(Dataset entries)
---+---

`src/source/scan_defines.svh`:
```
`ifndef SCAN_DEFINES_SVH
`define SCAN_DEFINES_SVH

// Number of independent matcher lanes
`define SCAN_LANES 4

// Stream contexts held by each lane
`define STREAM_COUNT 64

// Width of the stream id carried in a header beat
`define STREAM_ID_W 6

// Longest literal pattern in bytes
`define PAT_MAX 8

// Pattern length field and matcher state width
// Must hold the value PAT_MAX
`define LEN_W 4

// Match and drop counters wrap at this width
`define COUNT_W 16

`endif

```
`src/source/scan_pkg.sv`:
```
`include "scan_defines.svh"

package scan_pkg;

  // Kind of beat on the packet input
  typedef enum logic [1:0] {
    BEAT_IDLE = 2'd0,
    BEAT_SOP  = 2'd1,
    BEAT_DATA = 2'd2,
    BEAT_EOP  = 2'd3
  } beat_kind_t;

  // One input beat
  // Stream id and new_stream only meaningful on SOP
  typedef struct packed {
    beat_kind_t              kind;
    logic                    new_stream;
    logic [`STREAM_ID_W-1:0] stream_id;
    logic [7:0]              data;
  } scan_beat_t;

  // Per-lane configuration, pattern byte 0 is the first character
  typedef struct packed {
    logic [`PAT_MAX-1:0][7:0]   pattern;
    logic [`LEN_W-1:0]          length;
    logic [`STREAM_COUNT-1:0]   stream_enable;
  } lane_cfg_t;

  // Word selector inside one lane's register window
  typedef enum logic [2:0] {
    REG_PAT_LO = 3'd0,
    REG_PAT_HI = 3'd1,
    REG_LENGTH = 3'd2,
    REG_EN_LO  = 3'd3,
    REG_EN_HI  = 3'd4,
    REG_COUNT  = 3'd5
  } reg_sel_t;

  // Wishbone classic request and response
  typedef struct packed {
    logic        cyc;
    logic        stb;
    logic        we;
    logic [7:0]  adr;
    logic [31:0] dat;
  } wb_req_t;

  typedef struct packed {
    logic        ack;
    logic [31:0] dat;
  } wb_rsp_t;

endpackage

```
`src/source/stream_dispatcher.sv`:
```
`timescale 1ns/10ps
`include "scan_defines.svh"

module stream_dispatcher
  import scan_pkg::*;
(
  input  logic               clk,
  input  logic               rst_n,
  input  scan_beat_t         beat_in,
  output scan_beat_t         lane_beat,
  output logic [`COUNT_W-1:0] dropped_count
);

  // High between an accepted SOP and its EOP
  logic in_packet;
  // Current input beat breaks the framing rule
  logic stray;

  always_comb
  begin
    case (beat_in.kind)
      // Payload with no open packet
      BEAT_DATA, BEAT_EOP: stray = !in_packet;
      // Header while a packet is still open
      BEAT_SOP:            stray = in_packet;
      default:             stray = 1'b0;
    endcase
  end

  always_ff @(posedge clk)
  begin
    if (!rst_n)
    begin
      in_packet     <= 1'b0;
      lane_beat     <= '0;
      dropped_count <= '0;
    end
    else
    begin
      // Stray beats go out as IDLE so lanes never see them
      if (stray)
      begin
        lane_beat     <= '0;
        dropped_count <= dropped_count + 1'b1;
      end
      else
      begin
        lane_beat <= beat_in;
      end

      // Framing state, a stray SOP keeps the open packet
      if (!stray && beat_in.kind == BEAT_SOP)
        in_packet <= 1'b1;
      else if (!stray && beat_in.kind == BEAT_EOP)
        in_packet <= 1'b0;
    end
  end

  // Lanes must see IDLE right after any reset cycle
  assert property (@(posedge clk) !rst_n |=> lane_beat.kind == BEAT_IDLE)
    else $error("non-idle beat sent to lanes after reset");

endmodule

```
`src/source/literal_matcher.sv`:
```
`timescale 1ns/10ps
`include "scan_defines.svh"

module literal_matcher (
  input  logic [`PAT_MAX-1:0][7:0] cfg_pattern,
  input  logic [`LEN_W-1:0]        cfg_length,
  input  logic [`LEN_W-1:0]        state_cur,
  input  logic [7:0]               data,
  output logic [`LEN_W-1:0]        state_next,
  output logic                     hit
);

  localparam int IDX_W = $clog2(`PAT_MAX);

  // Byte continues the partial match
  logic              advance;
  // State before the restart on a full match
  logic [`LEN_W-1:0] state_cand;

  // States at or past PAT_MAX have no pattern byte to compare
  assign advance = (state_cur < `LEN_W'(`PAT_MAX)) &&
                   (data == cfg_pattern[state_cur[IDX_W-1:0]]);

  always_comb
  begin
    if (advance)
      state_cand = state_cur + 1'b1;
    // Restart rule, mismatch may still begin a new match
    else if (data == cfg_pattern[0])
      state_cand = `LEN_W'(1);
    else
      state_cand = '0;
  end

  // Length zero is an unprogrammed lane and never fires
  assign hit        = (cfg_length != '0) && (state_cand == cfg_length);
  assign state_next = hit ? '0 : state_cand;

endmodule

```
`src/source/stream_context_lane.sv`:
```
`timescale 1ns/10ps
`include "scan_defines.svh"

module stream_context_lane
  import scan_pkg::*;
(
  input  logic                clk,
  input  logic                rst_n,
  input  scan_beat_t          lane_beat,
  input  lane_cfg_t           cfg,
  input  logic                count_clear,
  output logic [`COUNT_W-1:0] match_count
);

  // Saved matcher state per stream
  logic [`LEN_W-1:0]        ctx_mem [`STREAM_COUNT];
  // Stream has a saved state, unsaved streams start from zero
  logic [`STREAM_COUNT-1:0] ctx_valid;

  // Live matcher state for the open packet
  logic [`LEN_W-1:0]        state_cur;
  logic [`LEN_W-1:0]        state_next;
  logic                     hit;

  // Stream id latched from the header beat
  logic [`STREAM_ID_W-1:0]  pkt_stream;
  // A hit was seen earlier in this packet
  logic                     pkt_hit;

  logic                     stream_on;
  logic                     pkt_match;
  logic                     is_eop;

  literal_matcher u_matcher (
    .cfg_pattern (cfg.pattern),
    .cfg_length  (cfg.length),
    .state_cur   (state_cur),
    .data        (lane_beat.data),
    .state_next  (state_next),
    .hit         (hit)
  );

  assign stream_on = cfg.stream_enable[pkt_stream];
  assign is_eop    = (lane_beat.kind == BEAT_EOP);
  // Include a hit on the last byte itself
  assign pkt_match = pkt_hit | hit;

  // Commit the final state only for an enabled stream
  always_ff @(posedge clk)
  begin
    if (is_eop && stream_on)
      ctx_mem[pkt_stream] <= state_next;
  end

  always_ff @(posedge clk)
  begin
    if (!rst_n)
    begin
      state_cur   <= '0;
      pkt_stream  <= '0;
      pkt_hit     <= 1'b0;
      ctx_valid   <= '0;
      match_count <= '0;
    end
    else
    begin
      case (lane_beat.kind)
        BEAT_SOP:
        begin
          pkt_stream <= lane_beat.stream_id;
          pkt_hit    <= 1'b0;
          // Fresh stream or never saved starts at state zero
          if (lane_beat.new_stream || !ctx_valid[lane_beat.stream_id])
            state_cur <= '0;
          else
            state_cur <= ctx_mem[lane_beat.stream_id];
        end
        BEAT_DATA:
        begin
          state_cur <= state_next;
          pkt_hit   <= pkt_match;
        end
        BEAT_EOP:
        begin
          state_cur <= state_next;
          pkt_hit   <= pkt_match;
          if (stream_on)
            ctx_valid[pkt_stream] <= 1'b1;
        end
        default:
        begin
        end
      endcase

      // At most one count per packet, clear from software wins
      if (count_clear)
        match_count <= '0;
      else if (is_eop && stream_on && pkt_match)
        match_count <= match_count + 1'b1;
    end
  end

  // Pattern length from the register block must fit the pattern store
  assert property (@(posedge clk) disable iff (!rst_n)
    lane_beat.kind == BEAT_SOP |-> cfg.length <= `LEN_W'(`PAT_MAX))
    else $error("pattern length above PAT_MAX at packet start");

endmodule

```
`src/source/wb_scan_regs.sv`:
```
`timescale 1ns/10ps
`include "scan_defines.svh"

module wb_scan_regs
  import scan_pkg::*;
(
  input  logic                                 clk,
  input  logic                                 rst_n,
  input  wb_req_t                              wb_in,
  output wb_rsp_t                              wb_out,
  output lane_cfg_t [`SCAN_LANES-1:0]          lane_cfg,
  output logic [`SCAN_LANES-1:0]               count_clear,
  input  logic [`SCAN_LANES-1:0][`COUNT_W-1:0] lane_count,
  input  logic [`COUNT_W-1:0]                  dropped_count
);

  localparam int LANE_SEL_W = $clog2(`SCAN_LANES);
  // Byte address 0x80 as a word index
  localparam logic [5:0] DROP_WORD = 6'h20;

  // Word address splits into lane window and selector
  logic [5:0]            word_adr;
  logic [2:0]            lane_idx;
  logic [LANE_SEL_W-1:0] lane_sel;
  reg_sel_t              sel;
  logic                  lane_hit;
  logic                  drop_hit;

  logic                  req;
  // Request already acked, wait for the master to drop stb
  logic                  served;
  logic                  access;
  logic                  ack_q;
  logic [31:0]           dat_q;
  logic [31:0]           rd_data;

  assign word_adr = wb_in.adr[7:2];
  assign lane_idx = word_adr[5:3];
  assign lane_sel = lane_idx[LANE_SEL_W-1:0];
  assign sel      = reg_sel_t'(word_adr[2:0]);
  assign lane_hit = (lane_idx < 3'(`SCAN_LANES));
  assign drop_hit = (word_adr == DROP_WORD);

  assign req    = wb_in.cyc & wb_in.stb;
  assign access = req & !ack_q & !served;

  // Read mux, unmapped words give zero
  always_comb
  begin
    rd_data = '0;
    if (drop_hit)
      rd_data = 32'(dropped_count);
    else if (lane_hit)
    begin
      case (sel)
        REG_PAT_LO: rd_data = lane_cfg[lane_sel].pattern[3:0];
        REG_PAT_HI: rd_data = lane_cfg[lane_sel].pattern[7:4];
        REG_LENGTH: rd_data = 32'(lane_cfg[lane_sel].length);
        REG_EN_LO:  rd_data = lane_cfg[lane_sel].stream_enable[31:0];
        REG_EN_HI:  rd_data = lane_cfg[lane_sel].stream_enable[63:32];
        REG_COUNT:  rd_data = 32'(lane_count[lane_sel]);
        default:    rd_data = '0;
      endcase
    end
  end

  always_ff @(posedge clk)
  begin
    if (!rst_n)
    begin
      ack_q       <= 1'b0;
      served      <= 1'b0;
      count_clear <= '0;
      lane_cfg    <= '0;
    end
    else
    begin
      ack_q       <= access;
      served      <= req & (served | ack_q);
      count_clear <= '0;
      // Write lands together with the ack
      if (access && wb_in.we && lane_hit)
      begin
        for (int l = 0; l < `SCAN_LANES; l++)
        begin
          if (lane_sel == LANE_SEL_W'(l))
          begin
            case (sel)
              REG_PAT_LO: lane_cfg[l].pattern[3:0]         <= wb_in.dat;
              REG_PAT_HI: lane_cfg[l].pattern[7:4]         <= wb_in.dat;
              REG_LENGTH: lane_cfg[l].length               <= wb_in.dat[`LEN_W-1:0];
              REG_EN_LO:  lane_cfg[l].stream_enable[31:0]  <= wb_in.dat;
              REG_EN_HI:  lane_cfg[l].stream_enable[63:32] <= wb_in.dat;
              REG_COUNT:  count_clear[l]                   <= 1'b1;
              default:
              begin
              end
            endcase
          end
        end
      end
    end
  end

  // Read data captured at the request edge, valid with ack
  always_ff @(posedge clk)
  begin
    if (access)
      dat_q <= rd_data;
  end

  assign wb_out.ack = ack_q;
  assign wb_out.dat = dat_q;

  // Single-cycle ack even when stb is held
  assert property (@(posedge clk) disable iff (!rst_n) wb_out.ack |=> !wb_out.ack)
    else $error("wishbone ack held for two cycles");

endmodule

```
`src/source/packet_scanner_top.sv`:
```
`timescale 1ns/10ps
`include "scan_defines.svh"

module packet_scanner_top
  import scan_pkg::*;
(
  input  logic       clk,
  input  logic       rst_n,
  input  scan_beat_t beat_in,
  input  wb_req_t    wb_in,
  output wb_rsp_t    wb_out
);

  // Framed beat shared by all lanes
  scan_beat_t                           lane_beat;
  logic [`COUNT_W-1:0]                  dropped_count;
  // Register block to lanes and back
  lane_cfg_t [`SCAN_LANES-1:0]          lane_cfg;
  logic [`SCAN_LANES-1:0]               count_clear;
  logic [`SCAN_LANES-1:0][`COUNT_W-1:0] lane_count;

  stream_dispatcher u_dispatcher (
    .clk           (clk),
    .rst_n         (rst_n),
    .beat_in       (beat_in),
    .lane_beat     (lane_beat),
    .dropped_count (dropped_count)
  );

  // One matcher lane per programmable pattern
  for (genvar g = 0; g < `SCAN_LANES; g++)
  begin : g_lane
    stream_context_lane u_lane (
      .clk         (clk),
      .rst_n       (rst_n),
      .lane_beat   (lane_beat),
      .cfg         (lane_cfg[g]),
      .count_clear (count_clear[g]),
      .match_count (lane_count[g])
    );
  end

  wb_scan_regs u_regs (
    .clk           (clk),
    .rst_n         (rst_n),
    .wb_in         (wb_in),
    .wb_out        (wb_out),
    .lane_cfg      (lane_cfg),
    .count_clear   (count_clear),
    .lane_count    (lane_count),
    .dropped_count (dropped_count)
  );

endmodule

```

---+---

**REQUIRED WORK**
Some lines of the data may hold the word "window". Say how many do, with nothing else.

**TASK RESULT**
2